▶ [Work order]
For the entries that follow, restate word for word the line containing "input logic [oaht_pkg::VAL_W-1:0]", the line containing "logic [LIMIT_W-1:0] limit_ff, limit_in;", and every line that lies between them.
Start of Given information
==> src/rtl/core/tkc_pkg.sv <==
// Shared types and codes for the triple-key CAM with masked delete.
package tkc_pkg;

  localparam int CAPACITY_DEF = 64;
  localparam int KEY_W        = 16;
  localparam int COUNT_W      = 7;

  localparam logic [1:0] OP_ADD   = 2'd0;
  localparam logic [1:0] OP_DEL   = 2'd1;
  localparam logic [1:0] OP_QUERY = 2'd2;
  localparam logic [1:0] OP_CLEAR = 2'd3;

  localparam logic [1:0] ST_OK     = 2'd0;
  localparam logic [1:0] ST_DUP    = 2'd1;
  localparam logic [1:0] ST_FULL   = 2'd2;
  localparam logic [1:0] ST_ABSENT = 2'd3;

  typedef struct packed {
    logic [1:0]       op;
    logic [KEY_W-1:0] key_a;
    logic [KEY_W-1:0] key_b;
    logic [KEY_W-1:0] key_c;
    logic             any_a;
    logic             any_b;
    logic             any_c;
  } in_req_t;

  typedef struct packed {
    logic               success;
    logic [1:0]         status;
    logic [COUNT_W-1:0] entry_count;
  } out_res_t;

  // Sweep token handed from cell to cell.
  typedef struct packed {
    logic act;
    logic dup;
    logic free;
  } wave_t;

  // Broadcast from the controller to every cell at the end of a request.
  typedef struct packed {
    logic fin;
    logic ins;
    logic clr;
  } bcast_t;

  typedef enum logic [1:0] {
    S_IDLE,
    S_LAUNCH,
    S_RUN,
    S_FINISH
  } state_t;

endpackage
File: src/rtl/oaht_ctrl.sv
// Probe sequencer: walks the slots, decides the outcome and writes back.
module oaht_ctrl (
   input logic clock,
   input logic reset,
   input logic req_valid,
   output logic req_ready,
   input logic [oaht_pkg::FUNC_W-1:0] req_func,
   input logic [oaht_pkg::KEY_W-1:0] req_key_id,
   input logic [oaht_pkg::KEY_W-1:0] req_key_hash,
   input logic [oaht_pkg::VAL_W-1:0] req_value_in,
   output logic rsp_valid,
   input logic rsp_ready,
   output logic [oaht_pkg::STATUS_W-1:0] rsp_status,
   output logic rsp_is_new_key,
   output logic [oaht_pkg::VAL_W-1:0] rsp_value_out,
   input logic csr_valid,
   output logic csr_ready,
   input logic [oaht_pkg::LIMIT_W-1:0] csr_max_used_slots,
   output oaht_pkg::mem_req_type mem_req,
   input oaht_pkg::mem_rsp_type mem_rsp
);
   import oaht_pkg::*;

   state_type state_ff, state_in;
   logic [FUNC_W-1:0] func_ff, func_in;
   logic [KEY_W-1:0] key_ff, key_in;
   logic [VAL_W-1:0] val_ff, val_in;
   logic [IDX_W-1:0] idx_ff, idx_in;
   logic [IDX_W-1:0] cnt_ff, cnt_in;
   logic tomb_seen_ff, tomb_seen_in;
   logic [IDX_W-1:0] tomb_idx_ff, tomb_idx_in;
   logic hit_ff, hit_in;
   logic [IDX_W-1:0] hit_idx_ff, hit_idx_in;
   logic empty_ff, empty_in;
   logic [IDX_W-1:0] empty_idx_ff, empty_idx_in;
   logic [VAL_W-1:0] hit_val_ff, hit_val_in;
   logic [COUNT_W-1:0] used_ff, used_in;
   logic [LIMIT_W-1:0] limit_ff, limit_in;
   logic rsp_valid_ff, rsp_valid_in;
   logic [STATUS_W-1:0] status_ff, status_in;
   logic is_new_ff, is_new_in;
   logic [VAL_W-1:0] value_out_ff, value_out_in;
   logic fits;
   logic out_free;
   logic [IDX_W-1:0] idx_next;

   assign req_ready = (state_ff == ST_IDLE);
   assign csr_ready = (state_ff == ST_IDLE);
   assign rsp_valid = rsp_valid_ff;
   assign rsp_status = status_ff;
   assign rsp_is_new_key = is_new_ff;
   assign rsp_value_out = value_out_ff;

   assign out_free = !rsp_valid_ff || rsp_ready;
   assign idx_next = idx_ff + IDX_W'(1);
   assign fits = ({1'b0, used_ff} + 8'd1) <= {2'b00, limit_ff};

   always_comb begin
      state_in = state_ff;
      func_in = func_ff;
      key_in = key_ff;
      val_in = val_ff;
      idx_in = idx_ff;
      cnt_in = cnt_ff;
      tomb_seen_in = tomb_seen_ff;
      tomb_idx_in = tomb_idx_ff;
      hit_in = hit_ff;
      hit_idx_in = hit_idx_ff;
      empty_in = empty_ff;
      empty_idx_in = empty_idx_ff;
      hit_val_in = hit_val_ff;
      used_in = used_ff;
      limit_in = limit_ff;
      rsp_valid_in = rsp_valid_ff && !rsp_ready;
      status_in = status_ff;
      is_new_in = is_new_ff;
      value_out_in = value_out_ff;
      mem_req = '0;
      mem_req.wr_mark = MARK_LIVE;
      mem_req.wr_key = key_ff;
      mem_req.wr_value = val_ff;

      if (csr_valid && csr_ready) begin
         limit_in = csr_max_used_slots;
      end

      unique case (state_ff)
         ST_IDLE: begin
            if (req_valid) begin
               func_in = req_func;
               key_in = req_key_id;
               val_in = req_value_in;
               idx_in = req_key_hash[IDX_W-1:0];
               cnt_in = '0;
               tomb_seen_in = 1'b0;
               hit_in = 1'b0;
               empty_in = 1'b0;
               mem_req.rd_en = 1'b1;
               mem_req.rd_idx = req_key_hash[IDX_W-1:0];
               if (req_func == FUNC_GET || req_func == FUNC_SET || req_func == FUNC_DEL) begin
                  state_in = ST_PROBE;
               end else begin
                  state_in = ST_DONE;
               end
            end
         end
         ST_PROBE: begin
            priority if (mem_rsp.mark == MARK_EMPTY) begin
               empty_in = 1'b1;
               empty_idx_in = idx_ff;
               state_in = ST_DONE;
            end else if (mem_rsp.mark == MARK_LIVE && mem_rsp.key == key_ff) begin
               hit_in = 1'b1;
               hit_idx_in = idx_ff;
               hit_val_in = mem_rsp.value;
               state_in = ST_DONE;
            end else begin
               if (mem_rsp.mark == MARK_TOMB && !tomb_seen_ff) begin
                  tomb_seen_in = 1'b1;
                  tomb_idx_in = idx_ff;
               end
               if (cnt_ff == IDX_W'(CAPACITY - 1)) begin
                  state_in = ST_DONE;
               end else begin
                  cnt_in = cnt_ff + IDX_W'(1);
                  idx_in = idx_next;
                  mem_req.rd_en = 1'b1;
                  mem_req.rd_idx = idx_next;
               end
            end
         end
         ST_DONE: begin
            if (out_free) begin
               rsp_valid_in = 1'b1;
               status_in = STATUS_NOT_FOUND;
               is_new_in = 1'b0;
               value_out_in = '0;
               state_in = ST_IDLE;
               priority if (func_ff == FUNC_GET) begin
                  if (hit_ff) begin
                     status_in = STATUS_OK;
                     value_out_in = hit_val_ff;
                  end
               end else if (func_ff == FUNC_DEL) begin
                  if (hit_ff) begin
                     status_in = STATUS_OK;
                     mem_req.wr_en = 1'b1;
                     mem_req.wr_idx = hit_idx_ff;
                     mem_req.wr_mark = MARK_TOMB;
                  end
               end else if (func_ff == FUNC_SET) begin
                  mem_req.wr_value_en = 1'b1;
                  priority if (hit_ff) begin
                     status_in = STATUS_OK;
                     mem_req.wr_en = 1'b1;
                     mem_req.wr_idx = hit_idx_ff;
                  end else if (tomb_seen_ff) begin
                     status_in = STATUS_OK;
                     is_new_in = 1'b1;
                     mem_req.wr_en = 1'b1;
                     mem_req.wr_idx = tomb_idx_ff;
                  end else if (empty_ff && fits) begin
                     status_in = STATUS_OK;
                     is_new_in = 1'b1;
                     used_in = used_ff + COUNT_W'(1);
                     mem_req.wr_en = 1'b1;
                     mem_req.wr_idx = empty_idx_ff;
                  end else begin
                     status_in = STATUS_FULL;
                  end
               end else begin
                  status_in = STATUS_NOT_FOUND;
               end
            end
         end
         default: begin
            state_in = ST_IDLE;
         end
      endcase
   end

   always_ff @(posedge clock) begin
      if (reset) begin
         state_ff <= ST_IDLE;
         used_ff <= '0;
         limit_ff <= LIMIT_RESET;
         rsp_valid_ff <= 1'b0;
      end else begin
         state_ff <= state_in;
         used_ff <= used_in;
         limit_ff <= limit_in;
         rsp_valid_ff <= rsp_valid_in;
      end
   end

   always_ff @(posedge clock) begin
      func_ff <= func_in;
      key_ff <= key_in;
      val_ff <= val_in;
      idx_ff <= idx_in;
      cnt_ff <= cnt_in;
      tomb_seen_ff <= tomb_seen_in;
      tomb_idx_ff <= tomb_idx_in;
      hit_ff <= hit_in;
      hit_idx_ff <= hit_idx_in;
      empty_ff <= empty_in;
      empty_idx_ff <= empty_idx_in;
      hit_val_ff <= hit_val_in;
      status_ff <= status_in;
      is_new_ff <= is_new_in;
      value_out_ff <= value_out_in;
   end

endmodule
End of Given information
▶ [Result of this exercise]
   input logic [oaht_pkg::VAL_W-1:0] req_value_in,
   output logic rsp_valid,
   input logic rsp_ready,
   output logic [oaht_pkg::STATUS_W-1:0] rsp_status,
   output logic rsp_is_new_key,
   output logic [oaht_pkg::VAL_W-1:0] rsp_value_out,
   input logic csr_valid,
   output logic csr_ready,
   input logic [oaht_pkg::LIMIT_W-1:0] csr_max_used_slots,
   output oaht_pkg::mem_req_type mem_req,
   input oaht_pkg::mem_rsp_type mem_rsp
);
   import oaht_pkg::*;

   state_type state_ff, state_in;
   logic [FUNC_W-1:0] func_ff, func_in;
   logic [KEY_W-1:0] key_ff, key_in;
   logic [VAL_W-1:0] val_ff, val_in;
   logic [IDX_W-1:0] idx_ff, idx_in;
   logic [IDX_W-1:0] cnt_ff, cnt_in;
   logic tomb_seen_ff, tomb_seen_in;
   logic [IDX_W-1:0] tomb_idx_ff, tomb_idx_in;
   logic hit_ff, hit_in;
   logic [IDX_W-1:0] hit_idx_ff, hit_idx_in;
   logic empty_ff, empty_in;
   logic [IDX_W-1:0] empty_idx_ff, empty_idx_in;
   logic [VAL_W-1:0] hit_val_ff, hit_val_in;
   logic [COUNT_W-1:0] used_ff, used_in;
   logic [LIMIT_W-1:0] limit_ff, limit_in;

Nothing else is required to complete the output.